→ Your instructions: Exact reproduction required: the lines below from the line with "synth-seq-cells = 29" to the line with "cts.repair.resized = 0", both ends included, and no others.

(Beginning of Extracted data)

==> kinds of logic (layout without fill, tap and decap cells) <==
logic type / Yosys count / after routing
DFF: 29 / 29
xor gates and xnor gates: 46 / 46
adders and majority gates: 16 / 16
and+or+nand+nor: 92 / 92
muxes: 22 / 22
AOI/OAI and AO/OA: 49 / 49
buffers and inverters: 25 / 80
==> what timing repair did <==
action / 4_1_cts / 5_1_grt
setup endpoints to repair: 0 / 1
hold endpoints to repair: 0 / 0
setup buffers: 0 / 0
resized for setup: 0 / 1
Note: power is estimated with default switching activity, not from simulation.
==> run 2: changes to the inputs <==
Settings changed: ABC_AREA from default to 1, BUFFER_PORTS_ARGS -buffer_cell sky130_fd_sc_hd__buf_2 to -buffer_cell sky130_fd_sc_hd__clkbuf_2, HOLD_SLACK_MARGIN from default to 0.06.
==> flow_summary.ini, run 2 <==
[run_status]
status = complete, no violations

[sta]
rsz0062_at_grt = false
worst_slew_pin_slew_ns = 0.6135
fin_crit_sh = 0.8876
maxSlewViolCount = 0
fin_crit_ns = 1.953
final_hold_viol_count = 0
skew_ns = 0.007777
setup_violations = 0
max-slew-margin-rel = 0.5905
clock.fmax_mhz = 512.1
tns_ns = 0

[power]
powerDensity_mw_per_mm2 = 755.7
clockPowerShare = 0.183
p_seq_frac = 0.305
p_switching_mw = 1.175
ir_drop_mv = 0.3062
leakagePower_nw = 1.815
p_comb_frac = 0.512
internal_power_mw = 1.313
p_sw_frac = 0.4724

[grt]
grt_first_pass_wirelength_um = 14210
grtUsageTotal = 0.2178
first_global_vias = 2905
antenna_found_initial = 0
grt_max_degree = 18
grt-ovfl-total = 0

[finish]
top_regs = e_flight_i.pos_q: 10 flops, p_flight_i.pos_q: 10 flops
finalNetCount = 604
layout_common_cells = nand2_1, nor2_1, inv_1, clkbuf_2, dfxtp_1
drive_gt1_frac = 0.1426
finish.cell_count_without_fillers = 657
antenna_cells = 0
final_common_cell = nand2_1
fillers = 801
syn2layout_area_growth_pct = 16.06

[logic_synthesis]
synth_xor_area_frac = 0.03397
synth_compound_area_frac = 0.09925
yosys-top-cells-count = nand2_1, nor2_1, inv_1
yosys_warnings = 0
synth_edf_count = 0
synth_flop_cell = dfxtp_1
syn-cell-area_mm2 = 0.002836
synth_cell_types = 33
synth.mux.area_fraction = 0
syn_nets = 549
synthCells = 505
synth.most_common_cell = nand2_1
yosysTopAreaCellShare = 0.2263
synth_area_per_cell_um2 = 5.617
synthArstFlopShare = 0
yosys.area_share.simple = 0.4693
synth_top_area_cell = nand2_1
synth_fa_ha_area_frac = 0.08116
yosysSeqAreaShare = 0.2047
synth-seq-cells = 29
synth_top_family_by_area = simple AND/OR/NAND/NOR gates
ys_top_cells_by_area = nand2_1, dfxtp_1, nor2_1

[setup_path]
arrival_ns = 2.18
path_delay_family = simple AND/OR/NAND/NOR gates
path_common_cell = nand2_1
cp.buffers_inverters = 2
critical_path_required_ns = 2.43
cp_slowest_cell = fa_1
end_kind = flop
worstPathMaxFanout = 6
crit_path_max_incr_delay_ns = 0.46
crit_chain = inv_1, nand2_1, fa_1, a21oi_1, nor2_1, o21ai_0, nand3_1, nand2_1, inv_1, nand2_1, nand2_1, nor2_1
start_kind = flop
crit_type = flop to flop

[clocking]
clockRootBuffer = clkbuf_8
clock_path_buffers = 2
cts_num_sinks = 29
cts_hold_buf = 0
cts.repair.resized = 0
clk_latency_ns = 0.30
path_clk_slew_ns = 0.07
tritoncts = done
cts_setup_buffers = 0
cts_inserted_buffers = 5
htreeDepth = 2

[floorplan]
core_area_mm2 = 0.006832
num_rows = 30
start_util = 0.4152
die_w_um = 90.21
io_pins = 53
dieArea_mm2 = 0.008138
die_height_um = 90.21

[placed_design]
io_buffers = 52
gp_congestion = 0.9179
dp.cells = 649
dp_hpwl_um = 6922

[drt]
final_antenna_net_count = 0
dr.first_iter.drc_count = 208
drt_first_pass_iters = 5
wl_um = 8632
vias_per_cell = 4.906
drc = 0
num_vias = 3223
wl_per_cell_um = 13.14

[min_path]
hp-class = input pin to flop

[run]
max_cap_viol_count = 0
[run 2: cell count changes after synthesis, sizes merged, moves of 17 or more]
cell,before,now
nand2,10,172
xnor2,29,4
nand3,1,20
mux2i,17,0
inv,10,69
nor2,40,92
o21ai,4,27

(End of Extracted data)

→ Response:
synth-seq-cells = 29
synth_top_family_by_area = simple AND/OR/NAND/NOR gates
ys_top_cells_by_area = nand2_1, dfxtp_1, nor2_1

[setup_path]
arrival_ns = 2.18
path_delay_family = simple AND/OR/NAND/NOR gates
path_common_cell = nand2_1
cp.buffers_inverters = 2
critical_path_required_ns = 2.43
cp_slowest_cell = fa_1
end_kind = flop
worstPathMaxFanout = 6
crit_path_max_incr_delay_ns = 0.46
crit_chain = inv_1, nand2_1, fa_1, a21oi_1, nor2_1, o21ai_0, nand3_1, nand2_1, inv_1, nand2_1, nand2_1, nor2_1
start_kind = flop
crit_type = flop to flop

[clocking]
clockRootBuffer = clkbuf_8
clock_path_buffers = 2
cts_num_sinks = 29
cts_hold_buf = 0
cts.repair.resized = 0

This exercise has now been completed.